> [What this task involves]
Below are entries; copy exactly the lines from the one with "Count of synthesis-stage" through the one with "Netlist cell types ... 39", both included, and leave out the rest.

> [Excerpted data]
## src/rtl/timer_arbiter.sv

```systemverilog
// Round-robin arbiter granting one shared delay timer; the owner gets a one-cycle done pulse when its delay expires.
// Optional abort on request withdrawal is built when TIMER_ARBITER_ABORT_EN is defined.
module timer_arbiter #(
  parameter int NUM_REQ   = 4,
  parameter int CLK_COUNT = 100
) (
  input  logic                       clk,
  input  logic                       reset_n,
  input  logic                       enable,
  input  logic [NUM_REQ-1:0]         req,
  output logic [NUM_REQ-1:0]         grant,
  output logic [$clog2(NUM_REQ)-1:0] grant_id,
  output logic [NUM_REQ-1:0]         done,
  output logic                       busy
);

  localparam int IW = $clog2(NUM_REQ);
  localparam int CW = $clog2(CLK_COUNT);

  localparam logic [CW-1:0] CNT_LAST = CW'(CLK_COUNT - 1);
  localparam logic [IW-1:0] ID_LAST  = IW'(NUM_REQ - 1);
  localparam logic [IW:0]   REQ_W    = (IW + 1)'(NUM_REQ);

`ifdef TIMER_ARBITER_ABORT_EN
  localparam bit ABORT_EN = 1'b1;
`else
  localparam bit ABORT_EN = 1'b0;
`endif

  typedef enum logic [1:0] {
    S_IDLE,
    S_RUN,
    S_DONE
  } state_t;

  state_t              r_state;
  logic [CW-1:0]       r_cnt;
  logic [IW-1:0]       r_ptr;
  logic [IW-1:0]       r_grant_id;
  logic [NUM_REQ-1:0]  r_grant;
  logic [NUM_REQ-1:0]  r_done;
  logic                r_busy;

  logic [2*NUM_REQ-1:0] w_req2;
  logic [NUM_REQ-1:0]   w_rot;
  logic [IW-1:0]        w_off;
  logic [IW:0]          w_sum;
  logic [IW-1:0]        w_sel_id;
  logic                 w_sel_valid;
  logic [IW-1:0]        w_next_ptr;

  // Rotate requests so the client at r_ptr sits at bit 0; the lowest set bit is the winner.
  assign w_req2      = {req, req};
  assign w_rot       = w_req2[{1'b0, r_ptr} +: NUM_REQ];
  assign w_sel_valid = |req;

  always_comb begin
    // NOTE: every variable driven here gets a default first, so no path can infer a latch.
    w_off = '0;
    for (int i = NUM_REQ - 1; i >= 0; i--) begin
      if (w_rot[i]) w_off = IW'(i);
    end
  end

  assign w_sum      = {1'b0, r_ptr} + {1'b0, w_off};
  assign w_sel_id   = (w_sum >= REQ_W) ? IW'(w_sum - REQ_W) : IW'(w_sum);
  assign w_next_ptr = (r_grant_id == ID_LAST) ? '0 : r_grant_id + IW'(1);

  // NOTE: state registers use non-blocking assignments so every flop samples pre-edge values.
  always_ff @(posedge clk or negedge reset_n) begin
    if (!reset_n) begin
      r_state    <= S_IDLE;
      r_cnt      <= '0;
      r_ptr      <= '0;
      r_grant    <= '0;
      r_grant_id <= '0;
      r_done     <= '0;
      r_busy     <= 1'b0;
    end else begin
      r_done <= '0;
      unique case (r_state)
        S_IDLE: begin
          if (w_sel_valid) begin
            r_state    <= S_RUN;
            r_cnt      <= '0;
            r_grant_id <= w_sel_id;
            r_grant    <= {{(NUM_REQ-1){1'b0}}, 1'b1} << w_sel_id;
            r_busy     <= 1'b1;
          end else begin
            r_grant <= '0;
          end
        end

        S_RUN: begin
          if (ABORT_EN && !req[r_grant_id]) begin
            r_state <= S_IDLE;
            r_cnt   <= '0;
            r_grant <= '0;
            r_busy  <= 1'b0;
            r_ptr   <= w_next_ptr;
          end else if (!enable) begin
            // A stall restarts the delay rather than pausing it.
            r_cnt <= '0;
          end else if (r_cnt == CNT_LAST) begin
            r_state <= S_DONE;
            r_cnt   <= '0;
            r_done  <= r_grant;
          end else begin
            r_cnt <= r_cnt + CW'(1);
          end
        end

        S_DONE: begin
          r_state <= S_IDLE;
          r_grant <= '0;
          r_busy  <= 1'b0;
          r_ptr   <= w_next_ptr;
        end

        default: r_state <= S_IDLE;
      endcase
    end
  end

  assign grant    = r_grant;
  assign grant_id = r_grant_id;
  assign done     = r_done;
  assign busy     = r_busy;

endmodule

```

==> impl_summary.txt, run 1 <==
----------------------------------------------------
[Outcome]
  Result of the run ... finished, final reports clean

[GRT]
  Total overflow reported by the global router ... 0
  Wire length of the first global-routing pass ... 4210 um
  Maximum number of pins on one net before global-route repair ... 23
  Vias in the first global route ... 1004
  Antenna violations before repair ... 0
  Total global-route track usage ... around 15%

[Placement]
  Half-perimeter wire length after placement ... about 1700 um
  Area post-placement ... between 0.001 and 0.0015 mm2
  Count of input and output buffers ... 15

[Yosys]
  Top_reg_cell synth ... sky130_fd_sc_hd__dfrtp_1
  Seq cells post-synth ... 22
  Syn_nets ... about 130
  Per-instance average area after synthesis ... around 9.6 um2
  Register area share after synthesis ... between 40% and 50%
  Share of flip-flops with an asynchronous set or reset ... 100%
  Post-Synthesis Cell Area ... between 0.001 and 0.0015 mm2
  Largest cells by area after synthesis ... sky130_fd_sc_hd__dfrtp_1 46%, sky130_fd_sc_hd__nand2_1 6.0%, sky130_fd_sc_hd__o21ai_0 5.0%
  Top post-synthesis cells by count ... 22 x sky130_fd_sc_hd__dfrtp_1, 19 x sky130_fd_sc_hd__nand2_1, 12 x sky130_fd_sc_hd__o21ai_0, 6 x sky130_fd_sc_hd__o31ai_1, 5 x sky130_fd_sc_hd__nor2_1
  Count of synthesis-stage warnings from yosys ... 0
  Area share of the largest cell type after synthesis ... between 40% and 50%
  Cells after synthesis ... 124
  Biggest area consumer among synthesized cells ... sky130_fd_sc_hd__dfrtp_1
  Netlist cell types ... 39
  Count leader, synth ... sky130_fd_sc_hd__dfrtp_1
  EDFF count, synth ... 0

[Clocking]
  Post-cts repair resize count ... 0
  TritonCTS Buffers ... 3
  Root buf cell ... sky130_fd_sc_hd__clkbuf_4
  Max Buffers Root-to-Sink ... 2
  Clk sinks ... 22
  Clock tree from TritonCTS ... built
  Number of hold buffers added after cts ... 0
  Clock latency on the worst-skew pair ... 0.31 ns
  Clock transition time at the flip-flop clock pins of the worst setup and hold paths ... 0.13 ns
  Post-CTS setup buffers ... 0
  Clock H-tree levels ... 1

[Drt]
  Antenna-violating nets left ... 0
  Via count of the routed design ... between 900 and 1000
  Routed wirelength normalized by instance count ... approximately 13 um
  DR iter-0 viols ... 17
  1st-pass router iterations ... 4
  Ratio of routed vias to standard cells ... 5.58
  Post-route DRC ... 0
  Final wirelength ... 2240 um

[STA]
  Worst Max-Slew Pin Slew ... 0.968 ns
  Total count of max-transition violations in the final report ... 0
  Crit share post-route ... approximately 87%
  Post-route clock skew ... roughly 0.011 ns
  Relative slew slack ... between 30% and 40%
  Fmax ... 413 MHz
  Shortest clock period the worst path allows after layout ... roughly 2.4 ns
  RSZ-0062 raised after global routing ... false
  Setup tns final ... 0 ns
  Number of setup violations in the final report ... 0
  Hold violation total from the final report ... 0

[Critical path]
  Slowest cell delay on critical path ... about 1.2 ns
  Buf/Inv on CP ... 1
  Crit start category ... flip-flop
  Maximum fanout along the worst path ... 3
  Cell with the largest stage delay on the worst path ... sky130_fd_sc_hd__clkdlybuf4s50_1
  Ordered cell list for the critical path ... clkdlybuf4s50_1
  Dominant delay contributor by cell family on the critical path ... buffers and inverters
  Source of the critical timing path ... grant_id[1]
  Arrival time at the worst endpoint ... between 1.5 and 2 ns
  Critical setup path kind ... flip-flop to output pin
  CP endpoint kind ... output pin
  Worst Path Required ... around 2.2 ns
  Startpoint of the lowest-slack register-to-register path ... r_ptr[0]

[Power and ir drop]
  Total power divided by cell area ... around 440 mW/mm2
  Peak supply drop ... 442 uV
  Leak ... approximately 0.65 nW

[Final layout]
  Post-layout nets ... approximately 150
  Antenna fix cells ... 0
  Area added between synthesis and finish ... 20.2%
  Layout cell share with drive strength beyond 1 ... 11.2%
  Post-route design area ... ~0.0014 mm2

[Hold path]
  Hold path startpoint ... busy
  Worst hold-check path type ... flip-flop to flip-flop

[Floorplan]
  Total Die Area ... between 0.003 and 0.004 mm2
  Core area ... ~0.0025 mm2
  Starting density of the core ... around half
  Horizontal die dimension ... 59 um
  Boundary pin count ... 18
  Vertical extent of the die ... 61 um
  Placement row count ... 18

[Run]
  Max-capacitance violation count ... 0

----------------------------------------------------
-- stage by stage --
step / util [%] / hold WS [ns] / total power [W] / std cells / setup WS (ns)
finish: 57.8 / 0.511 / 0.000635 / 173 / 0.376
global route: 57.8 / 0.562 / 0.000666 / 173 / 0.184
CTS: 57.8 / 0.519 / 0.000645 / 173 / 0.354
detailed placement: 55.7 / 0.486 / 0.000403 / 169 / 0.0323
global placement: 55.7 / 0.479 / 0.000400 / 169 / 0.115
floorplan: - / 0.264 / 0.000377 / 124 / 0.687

> [Task answer]
  Count of synthesis-stage warnings from yosys ... 0
  Area share of the largest cell type after synthesis ... between 40% and 50%
  Cells after synthesis ... 124
  Biggest area consumer among synthesized cells ... sky130_fd_sc_hd__dfrtp_1
  Netlist cell types ... 39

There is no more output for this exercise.